Commanders and leaders
- Sakurada Sadakuni: Nitta Yoshisada

= Battle of Kotesashi =

The Battle of Kotesashi (小手指ヶ原の戦い, Kotesashi-gahara no tatakai) was part of the decisive Kōzuke-Musashi Campaign during the Genkō War in Japan that ultimately ended the Kamakura Shogunate. Fought in present-day Tokorozawa, Saitama on May 11, 1333, it pitted the anti-shogunate imperial forces led by Nitta Yoshisada against the pro-Shogunate forces of the Hōjō Regency led by Sakurada Sadakuni. The next day (May 12), the forces again engaged each other in the Battle of Kumegawa. The result of these two days was a victory for the Imperial forces who in less than one week marched 50 kilometers south and finally defeated the Shōgun's forces during the Siege of Kamakura.

==The battle==
On May 11, opposing forces were drawn up on opposite sides of the Iruma River.
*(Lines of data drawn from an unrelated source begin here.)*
What follows belongs to an exercise in optimizing a design on an open flow for small area and a short achievable clock period; a production flow would make more cautious choices. Function was not checked in any run shown here: the RTL went through the layout flow alone.

## flow/design.v (module list and top-level ports; edited modules follow where they fit)
// module mac_corner: 2496 lines
// module mac_edge: 2496 lines
// module mac_inner: 2328 lines
// module pe_os: 34 lines
// module systolic_array_os: 158 lines
module systolic_array_os #(
    DATA_WIDTH = 16,
    ACC_WIDTH = 64
    )(
    input logic clk,
    input logic rstn,
    input logic acc_en,
    input logic signed [DATA_WIDTH-1:0] data_0_i,
    input logic signed [DATA_WIDTH-1:0] data_1_i,
    input logic signed [DATA_WIDTH-1:0] data_2_i,
    input logic signed [DATA_WIDTH-1:0] data_3_i,
    input logic signed [DATA_WIDTH-1:0] weight_0_i,
    input logic signed [DATA_WIDTH-1:0] weight_1_i,
    input logic signed [DATA_WIDTH-1:0] weight_2_i,
    input logic signed [DATA_WIDTH-1:0] weight_3_i,
    output logic signed [ACC_WIDTH-1:0] acc_res_pe0_o,
    output logic signed [ACC_WIDTH-1:0] acc_res_pe1_o,
    output logic signed [ACC_WIDTH-1:0] acc_res_pe2_o,
    output logic signed [ACC_WIDTH-1:0] acc_res_pe3_o,
    output logic signed [ACC_WIDTH-1:0] acc_res_pe4_o,
    output logic signed [ACC_WIDTH-1:0] acc_res_pe5_o,
    output logic signed [ACC_WIDTH-1:0] acc_res_pe6_o,
    output logic signed [ACC_WIDTH-1:0] acc_res_pe7_o,
    output logic signed [ACC_WIDTH-1:0] acc_res_pe8_o,
    output logic signed [ACC_WIDTH-1:0] acc_res_pe9_o,
    output logic signed [ACC_WIDTH-1:0] acc_res_pe10_o,
    output logic signed [ACC_WIDTH-1:0] acc_res_pe11_o,
    output logic signed [ACC_WIDTH-1:0] acc_res_pe12_o,
    output logic signed [ACC_WIDTH-1:0] acc_res_pe13_o,
    output logic signed [ACC_WIDTH-1:0] acc_res_pe14_o,
    output logic signed [ACC_WIDTH-1:0] acc_res_pe15_o
    );
  // ...
==> flow/flow/run.sh <==
#!/bin/bash
set -euo pipefail
BUF_CELL=${BUF_CELL:-sky130_fd_sc_hd__buf_1}
sed 's/yosys synth -nofsm -noshare /yosys synth -nofsm -noshare -noabc /' synth_recipe.tcl > noabc_synth.tcl
grep -q -- '-noabc' noabc_synth.tcl
sed "s#SYNTH_SCRIPT=[^ ]*#SYNTH_SCRIPT=$PWD/noabc_synth.tcl#" standard.sh > noabc_standard.sh
grep -q 'noabc_synth.tcl' noabc_standard.sh
bash noabc_standard.sh synth > synth.log 2>&1
export BUFFER_PORTS_ARGS="-buffer_cell $BUF_CELL"
bash standard.sh > layout.log 2>&1
==> flow/standard.sh <==
#!/bin/bash
# synth_recipe.tcl (not shown) runs the flow's synth.tcl, then flattens the netlist and writes it again
# the make line also repeats each setting of config.mk as NAME=value (left out here)
make -C /OpenROAD-flow-scripts/flow DESIGN_CONFIG=/design/flow/config.mk WORK_HOME=/design/flow/orfs CLKGATE_MAP_FILE= SYNTH_SCRIPT=/design/flow/synth_recipe.tcl "${@:-finish}"
==> flow/config.mk <==
export PLATFORM = sky130hd
export DESIGN_NAME = systolic_array_os
export DESIGN_NICKNAME = systolic_array_os
export VERILOG_FILES = /design/flow/design.v
export SDC_FILE = /design/flow/constraint.sdc
export NUM_CORES = 8
export LEC_CHECK = 0
export CAP_MARGIN = 20
export CORE_MARGIN = 2
export CORE_UTILIZATION = 40
export SETUP_SLACK_MARGIN = 3.0
export SLEW_MARGIN = 20
==> flow/constraint.sdc <==
create_clock -name core_clock -period 10.0 [get_ports {clk}]
set_input_delay 2.0000 -clock core_clock [delete_from_list [all_inputs] [get_ports {clk}]]
set_output_delay 2.0000 -clock core_clock [all_outputs]
set_load 0.01 [all_outputs]
==> impl_results.rst, run 1 <==
.. list-table::
   :header-rows: 1

   * - Metric
     - Value
   * - Detail-routed via count per cell
     - 5.26
   * - Stages on the worst setup path
     - 14
   * - Fraction of area in multi-input gates
     - 0.649
   * - Synthesis warning total
     - 8
   * - Most frequent cells in the layout
     - sky130_fd_sc_hd__fa_1 (3981), sky130_fd_sc_hd__nand2_1 (3962), sky130_fd_sc_hd__inv_1 (1924)
   * - Slew of the pin with the lowest slew margin
     - 1.26 ns
   * - FF+latch count, synth
     - 1386
   * - Nature of the critical path endpoint
     - output port
   * - Final core occ
     - 0.446
   * - Logic inverters
     - 1925
   * - Number of standard cells in the final layout excluding fillers
     - 24000
   * - Placed Area
     - 186000 sq um
   * - Leading cell type in the layout, fill and taps excluded
     - sky130_fd_sc_hd__fa_1
   * - Metal3 WL
     - 47100 um
   * - Setup total negative slack
     - 0 ns
   * - Portion of the clock cycle consumed by the worst path in the final layout
     - 0.697
   * - Post-layout minimum cycle time
     - 6.97 ns
   * - Maximum fanout count along the critical path
     - 4
   * - Status
     - timing/DRC/antenna clean
   * - Worst Hold Path EP
     - pe_1.data_o[4]$_DFFE_PP_
   * - Worst path arrival time
     - 4.97 ns
   * - Met1 usage
     - 0.319
   * - Total area of multi-input combinational cells
     - 130000 sq um
   * - Total of buffers placed on input and output ports
     - 1154
   * - Starting Density
     - 0.401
In the morning of the May 11, the Imperial forces crossed the river and opened their attack with an archery barrage. The Shogunate forces responded in kind. This was followed by both sides sending in their mounted warriors in multiple waves throughout the day.

==Results==
The results were indecisive with both forces drawing away at the day's end to set up camp and rest. The losses on both sides appear to be modest with a slight advantage to the Imperial forces. It was apparent to both sides that the battle would continue the next day. The Imperial forces camped by the Iruma River and forces of the Shōgun some 5 kilometers away at the Kume River.

==Aftermath==
The Battle of Kotesashi was immediately followed on the next day by the Battle of Kumegawa.